宿主对微生物感染的防御能力是物种生存的最基本前提之一,其重要性堪比能量摄取和生命繁衍。然而,免疫反应也有可能对宿主造成严重损害,并且消耗大量的能量。因此,大多数免疫机制都是诱导型且受到严格的调控。这一原则对于人体有效对抗感染是非常关键的,可以对免疫损伤高度敏感的组织如中枢神经系统(CNS)形成全面和周到的保护。大脑跟人体其他组织和器官一样,同样面临病毒感染的风险,且一旦发生后果往往更为严重。然而,目前我们对于大脑中神经元细胞是如何对抗病毒感染的这一基本生物学问题的了解仍然十分有限。

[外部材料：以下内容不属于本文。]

`config.mk`:
```
export PLATFORM = sky130hd
export DESIGN_NAME = mem_port_arbiter
export DESIGN_NICKNAME = d
export VERILOG_FILES = /design/src/rtl/mem_port_arbiter.sv
export SDC_FILE = /design/constraint.sdc
export NUM_CORES = 1
export LEC_CHECK = 0
export ABC_AREA = 0
export CELL_PAD_IN_SITES_DETAIL_PLACEMENT = 2
export CELL_PAD_IN_SITES_GLOBAL_PLACEMENT = 2
export CORE_ASPECT_RATIO = 0.5
export CORE_MARGIN = 5
export CORE_UTILIZATION = 21
export CTS_CLUSTER_SIZE = 10
export DETAILED_ROUTE_END_ITERATION = 8
export GPL_ROUTABILITY_DRIVEN = 0
export PLACE_DENSITY_LB_ADDON = 0.1
export SETUP_SLACK_MARGIN = 0.3
export SKIP_CTS_REPAIR_TIMING = 1
export SLEW_MARGIN = 20
export SYNTH_ARGS = -nofsm -noshare
export SYNTH_HDL_FRONTEND = slang
export SYNTH_SLANG_ARGS = --single-unit
```
`constraint.sdc`:
```
create_clock -name CLK -period 1.63 [get_ports CLK]
set_clock_uncertainty 0.1 [all_clocks]
set_input_delay 0.326 -clock CLK [delete_from_list [all_inputs] [get_ports CLK]]
set_output_delay 0.326 -clock CLK [all_outputs]
set_load 0.1 [all_outputs]
```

单纯疱疹病毒(HSV)是一种广泛存在的嗜神经性双链DNA病毒。据统计,50-80%的成年人血清HSV检测呈阳性,是一个巨大的全球公共卫生挑战。HSV的原发感染通常发生在上皮细胞中,随后进入感觉神经,建立潜伏感染状态。单纯疱疹病毒感染可以引起生殖器疱疹和病毒性角膜炎等症状,也被认为跟阿尔兹海默症和帕金森病存在一定的关联。所幸的是,尽管大多数人都是HSV的携带者,多数人并不会表现出明显的疾病症状。为什么在多数携带者中,作为嗜神经病毒的HSV不会引起脑部感染?大脑是否存在神秘的守卫者?这些问题的答案依然是一个谜团,因此,有必要对神经元细胞对抗病毒的机制进行系统研究。

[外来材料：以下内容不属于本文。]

## src/rtl/serial_to_parallel_rx.sv

```systemverilog
// Receive-side deserializer: aligns an MSB-first serial stream on comma symbols
// and delivers strobed parallel bytes, flagging only payload bytes as valid.
module serial_to_parallel_rx #(
  parameter logic [7:0]  COMMA       = 8'hBC,
  parameter logic [7:0]  IDLE_SYM    = 8'h7C,
  parameter int unsigned COMMA_COUNT = 4
) (
  input  logic       clk_32f,
  input  logic       reset,
  input  logic       data_in,
  output logic       active,
  output logic [7:0] data_out,
  output logic       valid_out,
  output logic       byte_strobe
);

  // state     | meaning
  // ----------+--------------------------------------------------------
  // ST_SEARCH | bit-by-bit hunt for a comma, bitcnt held at 0
  // ST_ALIGN  | counting consecutive commas on the candidate boundary
  // ST_ACTIVE | locked, deliver every byte; left only through reset
  typedef enum logic [1:0] {
    ST_SEARCH = 2'd0,
    ST_ALIGN  = 2'd1,
    ST_ACTIVE = 2'd2
  } state_t;

  localparam logic [3:0] COMMA_CNT_L = 4'(COMMA_COUNT);

  state_t      state, state_nxt;
  logic [6:0]  shreg;
  logic [2:0]  bitcnt, bitcnt_nxt;
  logic [3:0]  commacnt, commacnt_nxt;
  logic [7:0]  nxt;
  logic        boundary;
  logic        active_nxt;
  logic [7:0]  data_out_nxt;
  logic        valid_nxt;
  logic        strobe_nxt;

  // Only the low seven bits of the shifted byte are ever needed again.
  assign nxt      = {shreg, data_in};
  assign boundary = (bitcnt == 3'd7);

  always_ff @(posedge clk_32f or posedge reset) begin
    if (reset) begin
      state       <= ST_SEARCH;
      shreg       <= 7'd0;
      bitcnt      <= 3'd0;
      commacnt    <= 4'd0;
      active      <= 1'b0;
      data_out    <= 8'h00;
      valid_out   <= 1'b0;
      byte_strobe <= 1'b0;
    end else begin
      state       <= state_nxt;
      shreg       <= nxt[6:0];
      bitcnt      <= bitcnt_nxt;
      commacnt    <= commacnt_nxt;
      active      <= active_nxt;
      data_out    <= data_out_nxt;
      valid_out   <= valid_nxt;
      byte_strobe <= strobe_nxt;
    end
  end

  always_comb begin
    state_nxt    = state;
    bitcnt_nxt   = bitcnt;
    commacnt_nxt = commacnt;
    active_nxt   = active;
    data_out_nxt = data_out;
    valid_nxt    = 1'b0;
    strobe_nxt   = 1'b0;
    case (state)
      ST_SEARCH: begin
        bitcnt_nxt = 3'd0;
        if (nxt == COMMA) begin
          commacnt_nxt = 4'd1;
          if (COMMA_CNT_L == 4'd1) begin
            state_nxt  = ST_ACTIVE;
            active_nxt = 1'b1;
          end else begin
            state_nxt = ST_ALIGN;
          end
        end
      end
      ST_ALIGN: begin
        bitcnt_nxt = bitcnt + 3'd1;
        if (boundary) begin
          if (nxt == COMMA) begin
            if ((commacnt + 4'd1) >= COMMA_CNT_L) begin
              commacnt_nxt = COMMA_CNT_L;
              state_nxt    = ST_ACTIVE;
              active_nxt   = 1'b1;
            end else begin
              commacnt_nxt = commacnt + 4'd1;
            end
          end else begin
            // A broken run drops straight back; this byte is not re-hunted.
            commacnt_nxt = 4'd0;
            state_nxt    = ST_SEARCH;
          end
        end
      end
      ST_ACTIVE: begin
        bitcnt_nxt = bitcnt + 3'd1;
        if (boundary) begin
          data_out_nxt = nxt;
          strobe_nxt   = 1'b1;
          valid_nxt    = (nxt != COMMA) && (nxt != IDLE_SYM);
        end
      end
      default: begin
        state_nxt = ST_SEARCH;
      end
    endcase
  end

endmodule
```

## config.mk

```make
export PLATFORM = sky130hd
export DESIGN_NAME = serial_to_parallel_rx
export DESIGN_NICKNAME = d
export VERILOG_FILES = /design/src/rtl/serial_to_parallel_rx.sv
export SDC_FILE = /design/constraint.sdc
export NUM_CORES = 1
export LEC_CHECK = 0
export CAP_MARGIN = 20
export CORE_UTILIZATION = 35
export CTS_CLUSTER_SIZE = 25
export DETAILED_ROUTE_END_ITERATION = 8
export PLACE_DENSITY = 0.58
export SLEW_MARGIN = 20
export SYNTH_ARGS = -nofsm -noshare
export SYNTH_HDL_FRONTEND = slang
export SYNTH_SLANG_ARGS = --single-unit
```

## constraint.sdc

```tcl
create_clock -name clk_32f -period 2.55 [get_ports clk_32f]
set_clock_uncertainty 0.2 [all_clocks]
set_input_delay 0.51 -clock clk_32f [delete_from_list [all_inputs] [get_ports clk_32f]]
set_output_delay 0.51 -clock clk_32f [all_outputs]
set_load 0.01 [all_outputs]
```

; Word-level counts from Yosys, hierarchy flattened
; Index checks and enable logic that the tools add are counted.
[totals]
wordCells = 45
in_bits = 3
ff_bits = 27
output_inout_bits = 11
[op_classes]
bitwise_logic = 1
mux = 15
n_addsub = 2
eq_ne = 9
magnitude_cmp = 1
reduce_logical = 9
[op_table]
columns = op, count
row1 = 4-bit 2-to-1 mux, 4
row2 = "8-bit equality test, second input constant", 1
row3 = 2-bit 2-to-1 mux, 4
row4 = "8-bit by 7-bit != test with 1-bit output, second input constant", 1
row5 = "8-bit != test, second input constant", 1
row6 = 4-bit one-hot mux with 2 select lines, 1
row7 = 4-bit AND reduction, 2
row8 = 2-bit one-hot mux with 3 select lines, 1
row9 = 3-bit one-hot mux with 2 select lines, 1
row10 = "4-bit by 1-bit adder with 4-bit output, second input constant", 1
row11 = "4-bit by 3-bit >= comparator with 1-bit output, second input constant", 1
row12 = 1-bit 2-to-1 mux, 4
row13 = "2-bit != test, second input constant", 2
row14 = 2-bit nonzero test, 2
row15 = "3-bit by 1-bit adder with 3-bit output, second input constant", 1
row16 = "3-bit equality test, second input constant", 1
row17 = "3-bit != test, second input constant", 1
row18 = 3-bit AND reduction, 1
row19 = "2-bit by 1-bit equality test with 1-bit output, second input constant", 1
row20 = "2-bit equality test, second input constant", 1
row21 = 2-bit zero test, 1
row22 = 2-bit AND reduction, 1
row23 = 2-bit OR reduction, 1
row24 = 1-bit logical AND, 1
row25 = 1-bit inverter, 1

; Depth between registers and ports, before layout
[logic_depth]
ltp_word = 6
mapped_depth = 7
mapped_depth_nobuf = 6

; Worst setup path after synthesis
; No wires, ideal clock.
[synth_timing]
kind = reg-to-reg
start = reg state[1]
end = reg state[0]
required_ns = 2.225
slack_ns = 0.693
n_path_buf = 1
stages_incl_launch_ff = 8
setup_ns = 0.125
t_arrival_ns = 1.532
period_less_slack_ns = 1.857
cell_sequence = dfrtp_1 > inv_1 > ha_1 > clkbuf_1 > nor2b_1 > nor2_1 > o221ai_2 > mux2_4
[synth_between]
elab_chain_cells = 3
word_cells_on_any_way = 9
cone_classes = 5 x eq/ne / 1 x mux / 1 x bitwise / 2 x reduce/logical
[synth_rtl]
columns = item, line_no
row1 = start: declaration, 30  ; state_t state, state_nxt;
row2 = start signal: assignment, 56  ; state <= state_nxt;
row3 = "2-bit by 1-bit equality test with 1-bit output, or another cell as far along", 75  ; case (state)
row4 = "3-bit != test (no line), or another cell as far along", n/a
row5 = 4-bit AND reduction (no line), n/a
; Parallel ways exist; a longest one is shown, timed or not.
; A chain may end at the register's enable or synchronous reset.

; Final worst setup path
[layout_timing]
start = reg bitcnt[0]
end = reg data_out[1]
[layout_between]
elab_chain_cells = 2
[layout_rtl]
columns = item, line_no
row1 = start: declaration, 32  ; logic [2:0] bitcnt, bitcnt_nxt;
row2 = start signal: assignment, 58  ; bitcnt <= bitcnt_nxt;
row3 = 3-bit equality test, 43  ; assign boundary = (bitcnt == 3'd7);
row4 = 2-bit AND reduction (no line), n/a
row5 = end signal: assignment, 61  ; data_out <= data_out_nxt;
row6 = end: declaration, 12  ; output logic [7:0] data_out,
; No other way between the ends.

==> impl_metrics.tcl <==
set metrics [dict create \
    status "finished, final reports clean" \
    yosys.area.top_type "dfrtp_1" \
    rrSetupSlack_ns 0.58 \
    fin_nets 123 \
    die_h_um 60.7 \
    layout-drive-gt1-share 0.153 \
    synthCells 95 \
    fin_util 0.451 \
    hold_buffers 0 \
    power.density_nw_per_um2 480 \
    clk_path_buf_depth 2 \
    max_freq_mhz 507 \
    crit_chain "ha_1 -> ha_1 -> nand2_1 -> mux2_2" \
    rows 20 \
    grt_overflow 0 \
    crit_buf_inv 0 \
    root_buffer "clkbuf_4" \
    yosys-top-cells-area "dfrtp_1 (56%), ha_1 (8.3%), mux2_2 (7.5%), o21ai_0 (2.5%), nand2_1 (2.5%)" \
    hp-class "flop to flop" \
    path_class "flop to flop" \
    ys_seq_area_frac 0.560 \
    slew_headroom 0.709 \
    postCtsSetupRepairBufs 0 \
    drt-wirelength-per-cell_um 12.7 \
    antenna_found_initial 0 \
    ys_warn_count 0 \
    cts-resized-gates 0 \
    cp-endpoint "data_out[1]$_DFFE_PP0P_" \
    core-area_um2 3150 \
    numCtsBuffers 3 \
    cts_num_sinks 27 \
    worst-r2r-cell-count 4 \
    synth_ff_type "dfrtp_1" \
    fin_crit_sh 0.774 \
    setup_viol 0 \
    placedInstanceArea_um2 1390 \
    synth-seq-cells 27 \
    synth_nets 106 \
    drtPass1Iterations 4 \
    maxCapViolations 0 \
    end_kind "flop" \
    crit_path_start_kind "flop" \
    ir_worst_vdd_uv 244 \
    io_buffers 13 \
    rsz0062_at_grt "false" \
    slew_viol_final 0 \
    initial_core_util 0.383 \
    syn_area_um2 1210 \
    drcViolationCount 0 \
    synth_top_cell_area_share 0.560 \
    p_leak_nw 0.630 \
    fin_crit_ns 1.97 \
    grt_pass1_vias 809 \
    worstMarginPinSlew_ns 0.436 \
    stdcell_area_um2 1420 \
    ctsHtreeMaxLevel 1 \
    io_pins 14 \
    cpMostUsedCell "ha_1" \
    diodes 0 \
    cts_tree "done" \
    clk_latency_ns 0.33 \
    layoutNonFillerInstCount 155 \
    rr_startpoint "bitcnt[0]$_DFFE_PP0P_" \
    grt_pass1_wl_mm 3.53 \
    crit_family "adder cells" \
    area_growth_pct 17.8 \
    arrival_ns 2.00 \
    fin_setup_tns_ns 0 \
    reg2reg_to "data_out[1]$_DFFE_PP0P_" \
    crit_fanout 10 \
    drt_iter0_drc 11 \
    hold_viol 0 \
    place_congestion 0.880 \
    startpoint "bitcnt[0]$_DFFE_PP0P_" \
    synth_edf_count 0 \
    dieWidth_um 60.7 \
    avgSynthCellArea_um2 12.7 \
    grt_max_degree 28 \
    ys_async_sr_fraction 1.00 \
    viasPerCell 4.92 \
    cp.depth 4 \
    slowest_delay_ns 0.42 \
    ant_nets 0 \
    routed_wl_mm 1.98 \
    path_clk_slew_ns 0.15 \
    dieArea_um2 3690 \
    yosysUniqueCellTypes 33 \
    grt_usage 0.134 \
    post-dp-hpwl_mm 1.42 \
    place_inst 151 \
    vias 762 \
    power_w 0.000682 \
    cp_slowest_cell "dfrtp_1" \
    required_ns 2.58 \
]
worst min-delay path by stage:
stage | from | endpoint | slack, ns | cells after the start
after global placement | shreg[1]$_DFF_PP0_ | shreg[2]$_DFF_PP0_ | 0.18 | 0
after CTS | shreg[1]$_DFF_PP0_ | shreg[2]$_DFF_PP0_ | 0.21 | 0
after floorplan | shreg[1]$_DFF_PP0_ | shreg[2]$_DFF_PP0_ | 0.16 | 0
after detailed placement | shreg[3]$_DFF_PP0_ | shreg[4]$_DFF_PP0_ | 0.19 | 0
final | shreg[1]$_DFF_PP0_ | shreg[2]$_DFF_PP0_ | 0.21 | 0
after global routing | shreg[1]$_DFF_PP0_ | shreg[2]$_DFF_PP0_ | 0.22 | 0
registers in the layout, indices dropped and copies added, names as in the netlist:
signal       cells
active           1
valid_out        1
bitcnt           3
shreg            7
state            2
commacnt         4
data_out         8
byte_strobe      1
synthesized netlist by cell type (2+ instances only):
library cell  instances
dfrtp_1              27
ha_1                  8
mux2_2                8
nand2_1               8
inv_1                 6
o21ai_0               6
nor2_1                3
a21oi_1               2
nand3b_1              2
nor3_1                2
final cells by class:
cell class / count / area [µm²]
clock buffers: 3 / 22.5
clock inverters: 1 / 8.76
inverters: 6 / 22.5
flip-flops and latches: 27 / 676
repair buffers: 14 / 138
fillers: 304 / 1730
well taps: 44 / 55.1
multi-input cells: 60 / 499
power breakdown:
part	switching [W]	internal, W
Sequential	0.00000774	0.000440
Clock	0.000132	0.0000641
Combinational	0.0000168	0.0000208
placed cells by master (no fill, tap or decap), drive strengths merged, types with 2 or more instances in the layout:
cell type      netlist  final
o21ai                6      6
o221ai               2      2
mux2                 9      9
a41oi                2      2
a21oi                2      2
nor3                 2      2
dfrtp               27     27
clkbuf               1      3
nand2                8      8
inv                  6      7
clkdlybuf4s50        0     13
nor2                 3      3
nand3b               2      2
ha                   8      8
cells by family after synthesis:
group | count (synthesis) | synth area share
buf+inv | 8 | 0.0259
compound gates | 19 | 0.131
simple gates | 23 | 0.106
flops | 27 | 0.560
fa+ha+maj | 8 | 0.0830
mux | 9 | 0.0871
xor+xnor | 1 | 0.00726
metal layers:
layer / track usage / wire, µm / up-vias
met5: 0 / 0 / -
met4: 0.0877 / 50 / 0
met3: 0.0192 / 54 / 5
met2: 0.203 / 901 / 11
met1: 0.180 / 969 / 372
li1: - / - / 374
per-stage QoR:
stage	hold slack, ns	setup slack (ns)
after global placement	0.185	0.263
after floorplan	0.163	0.693
final	0.208	0.577
after global routing	0.218	0.457
after detailed placement	0.193	0.224
after CTS	0.213	0.557
Power figures use the tool's default switching activity.
==> patch 1, RTL diff (same settings) <==
Reset style: synchronous (`reset`), changed in one clocked block.
--- a/src/rtl/serial_to_parallel_rx.sv
+++ b/src/rtl/serial_to_parallel_rx.sv
@@ -43,5 +43,5 @@
   assign boundary = (bitcnt == 3'd7);
 
-  always_ff @(posedge clk_32f or posedge reset) begin
+  always_ff @(posedge clk_32f) begin
     if (reset) begin
       state       <= ST_SEARCH;
Function: no difference found for any inputs over 10 cycles, from zero or initial values and one cycle with reset high; that may be too few to reach the edited logic, so the function may still have changed.
==> patch 1 against the original RTL <==
Sequential cell count unchanged. Worst hold slack better by 44 ps. Routed wire length decreased by 3.3%. Worst setup slack worse by 17 ps. Cell count grew 17%. Synthesized area fell by 7.8%. Sequential share of layout area is 6.6 points lower. Count of clock-buffer cells in the layout did not move. Design area decreased by 7.1%. Synthesized cell count increased by 29%. Largest cell class is now multi-input combinational cells.
Power is not compared: it rests on default switching activity, and its combinational part moved more than twofold at a synthesized area within 25%.
==> patch 1: results (changes against the original RTL) <==
- Status: finished clean
- Pin count of the biggest net entering global routing: 17 (-39%)
- Crit-path max FO: 4 (-6)
- Metal3 WL: 42 um (-22%)
- Slew headroom: 0.700 (-0.00898)
- First-pass GRT wire length: 3270 um (-7.4%)
- RD Place Congestion: 0.739 (-16%)
- Crit path max-delay family: compound AO/OA/AOI/OAI gates
- Hpwl dp: 1440 um (+1.1%)
- CP arrival: 2030 ps (+30 ps)
- Crit-path max cell delay: 500 ps (+80 ps)
- Vias in the first global route: 763 (-5.7%)
- Sequential area share after synthesis: 0.486 (-0.0742)
- Fill cells: 312 (+2.6%)
- Ys async rst share: 0 (-1.00)
- Synth top cells by count: 27 x dfxtp_1, 18 x nand2_1, 15 x a21oi_1, 9 x nand3_1
- Via Count: 840 (+10%)
- Share of post-route cells with drive strength above 1: 0.0584 (-0.0948)
- Slowest CP cell: o41a_1
- M1 wire length: 961 um (-0.83%)
- Met2 wire length: 890 um (-1.2%)
- Pre-CTS setup slack: 254 ps (+30.4 ps)
- Syn Nets: 133 (+25%)
- # placed instances: 177 (+17%)
- Drt total wl: 1910 um (-3.3%)
- Drt first-iter violations: 29 (+18)
- Total Routing Usage GR: 0.127 (-0.00648)
- Syn_area_per_cell: 9.04 um2 (-29%)
patch 1: cell types whose count changed after synthesis, sizes merged, moves of 3 or more:
| cell | change |
|---|---|
| nor3b | +3 |
| dfrtp | -27 |
| nand3 | +8 |
| mux2 | -9 |
| a21oi | +13 |
| nor2 | +6 |
| dfxtp | +27 |
| clkbuf | +3 |
| nand2 | +10 |
| nor2b | +7 |
patch 1: worst reg2reg max path, cell delays in order (launching register included):
cell and delay (ps):
dfxtp_1 380, ha_1 160, ha_1 370, nand2b_1 170, o21ai_0 110, nor2_2 190, nor3b_1 70, a41o_1 210
patch 1: layer usage:
metal	global-route usage	up-vias
met5	0	-
met2	0.199	5
met1	0.169	383
met4	0.0714	0
met3	0.0198	2
li1	-	450
patch 1: final timing paths:
path                                 from  depth (start not counted)     endpoint  slack, ps
worst max-delay path              data_in                          5     state[1]        560
worst min-delay path               active                          2       active        250
worst max register to register  bitcnt[0]                          7  commacnt[1]        610
worst min register to register     active                          2       active        250
patch 1: cell type report:
type | count | share of cell area
sequential | 27 | 0.409
multi-input combinational | 88 | 0.410
clock buffer | 3 | 0.0171
clock inverter | 1 | 0.00569
tap | 44 | 0.0417
inverter | 4 | 0.0114
timing repair buffer | 14 | 0.104
patch 1: cells by family (layout without fill, tap and decap cells):
kind of cell             after synthesis  after routing  synth area share
multiplexers                           1              1           0.00900
flip-flops                            27             27             0.486
AND/OR/NAND/NOR                       54             54             0.244
buffers and inverters                  8             22            0.0270
XOR/XNOR                               1              1           0.00788
AO/OA/AOI/OAI                         25             25             0.147
adder cells (fa/ha/maj)                7              7            0.0787
patch 1: where the power goes:
part           internal (mW)  leakage, nW  switching (mW)
clock network         0.0600       0.0139           0.130
registers              0.425        0.218         0.00214
logic                0.00567        0.253         0.00830
==> patch 2, RTL diff (same settings) <==
Made on the original files. The parameter `COMMA` goes from 8'hBC to 8'h5E.
--- a/src/rtl/serial_to_parallel_rx.sv
+++ b/src/rtl/serial_to_parallel_rx.sv
@@ -2,5 +2,5 @@
 // and delivers strobed parallel bytes, flagging only payload bytes as valid.
 module serial_to_parallel_rx #(
-  parameter logic [7:0]  COMMA       = 8'hBC,
+  parameter logic [7:0]  COMMA       = 8'h5E,
   parameter logic [7:0]  IDLE_SYM    = 8'h7C,
   parameter int unsigned COMMA_COUNT = 4
Formal check against the unedited RTL: same outputs for any inputs over 10 cycles, from zero or initial values and one cycle with reset high; that may be too few to reach the edited logic, so the function may still have changed.
==> patch 2 against the original RTL <==
Cell count increased by 1.3%. Sequential share of layout area decreased by 0.17 points. Design area increased by 0.35%. Worst setup slack got worse by 14 ps. Routed wire length increased by 3.7%. Count of clock-buffer cells in the layout increased by 1. Sequential cell count unchanged. First-iteration DRC count increased by 45%. Synthesized area increased by 0.73%. Utilization decreased by 2.3 points. Non-clock buffer count unchanged. Critical path type unchanged. Critical endpoint is now data_out[2]. Highest routed layer unchanged.
Power is not compared: it rests on default switching activity, and its combinational part moved more than twofold at a synthesized area within 25%.
==> patch 2: results (changes against the original RTL) <==
- Hold WS: 231 ps (+23.7 ps)
- Vias in the first global route: 755 (-6.7%)
- First-pass GRT wire length: 3490 um (-1.2%)
- Area growth from synthesis to layout: 17.4%
- Fin cells: 157 (+1.3%)
- RD Place Congestion: 0.807 (-8.3%)
- Synth area leaders: dfrtp_1 56%, ha_1 8.2%, mux2_2 7.4%
- Final #Nets: 123 (unchanged)
- Total Routing Usage GR: 0.128 (-0.00551)
- Tightest Hold Check Type: flip-flop to flip-flop
- Drt total wl: 2050 um (+3.7%)
- Grt met3 use: 0.0341 (+0.0149)
- Synth top cells by count: 27 x dfrtp_1, 9 x nand2_1, 8 x ha_1, 8 x mux2_2
- Sequential area share after synthesis: 0.556 (-0.00404)
- Hpwl dp: 1470 um (+3.0%)
- Cts bufs inserted: 3 (unchanged)
- Measured slew at the worst slew-check pin: 448 ps (+12.6 ps)
- Status: finished clean
- Syn_area_per_cell: 12.8 um2 (+0.73%)
- Share of post-route cells with drive strength above 1: 0.162 (+0.00901)
- Placed cell areas: 0.00140 mm2 (+0.72%)
- Max rail drop VDD: 0.351 mV
- FMAX: 503 MHz (-0.72%)
- Met1 usage: 0.172 (-0.00813)
- Drt first-iter violations: 16 (+5)
- M2 GR Usage: 0.204 (+0.00157)
- Pre-CTS setup slack: 232 ps (+7.96 ps)
- Yosys cell types: 35 (+6.1%)
- Synth warnings: 0 (unchanged)
- Clk Latency, worst-skew pair: 310 ps (-20 ps)
- # placed instances: 153 (+1.3%)
- DRT Pass-1 Iters: 2 (-2)
- Leak: 0.646 nW
- Ys async rst share: 1.00 (unchanged)
- Via Count: 778 (+2.1%)
[patch 2: final timing paths]
path                           start          end  cells after the start
max                        bitcnt[0]  data_out[2]                      4
min                         shreg[2]     shreg[3]                      0
max reg2reg                bitcnt[0]  data_out[2]                      4
min reg2reg                 shreg[2]     shreg[3]                      0
max in group asynchronous      reset       active                      3
min in group asynchronous      reset  byte_strobe                      3
[patch 2: cells by family (layout without fill, tap and decap cells)]
logic type | after synthesis | in the layout | synth area share
buffers and inverters | 7 | 23 | 0.0237
AOI/OAI and AO/OA | 19 | 19 | 0.134
DFF | 27 | 27 | 0.556
xor gates and xnor gates | 1 | 1 | 0.00721
adders and majority gates | 8 | 8 | 0.0824
muxes | 9 | 9 | 0.0865
and+or+nand+nor | 24 | 24 | 0.110
[patch 2: final cells by class]
cell class                      instances  area [um2]
Tap cell                               46        57.6
Inverter                                5        18.8
Fill cell                             325        1910
Multi-Input combinational cell         61         510
Sequential cell                        27         676
Timing Repair Buffer                   14         138
Clock buffer                            4        26.3
[patch 2: metal layers]
metal  wire length [um]  share of wire
met4                 11         0.0054
met5                  0              0
met1                968           0.47
met2               1010           0.49
met3                 58          0.028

7月24日,上海交通大学蔡宇伽团队与丹麦奥胡斯大学Søren R Paludan团队联合在Nature上发表了一项突破性研究成果(上海交通大学为第一单位),题为“TMEFF1 is a neuron-specific restriction factor for herpes simplex virus”。该研究利用全基因组CRISPR筛选技术发现了神经元细胞特异表达的TMEFF1蛋白在中枢神经系统中对HSV存在显著的限制作用。本研究首次报道了一种独立于干扰素系统,神经元独有的抗病毒因子,为大脑抗病毒免疫机制研究提供了全新的视角。
研究团队在人源干细胞衍生的神经元中发现,TMEFF1的敲除会导致HSV-1复制显著增加,并引发神经元死亡。在Tmeff1基因敲除的小鼠模型中,大脑神经元中的病毒载量显著升高,表现为大脑对HSV-1感染的敏感性显著增加,而这一现象在外围组织中并未观察到(图1)。这些表明TMEFF1作为神经元特异性的限制因子,在控制HSV-1复制和预防脑感染中起着关键的作用。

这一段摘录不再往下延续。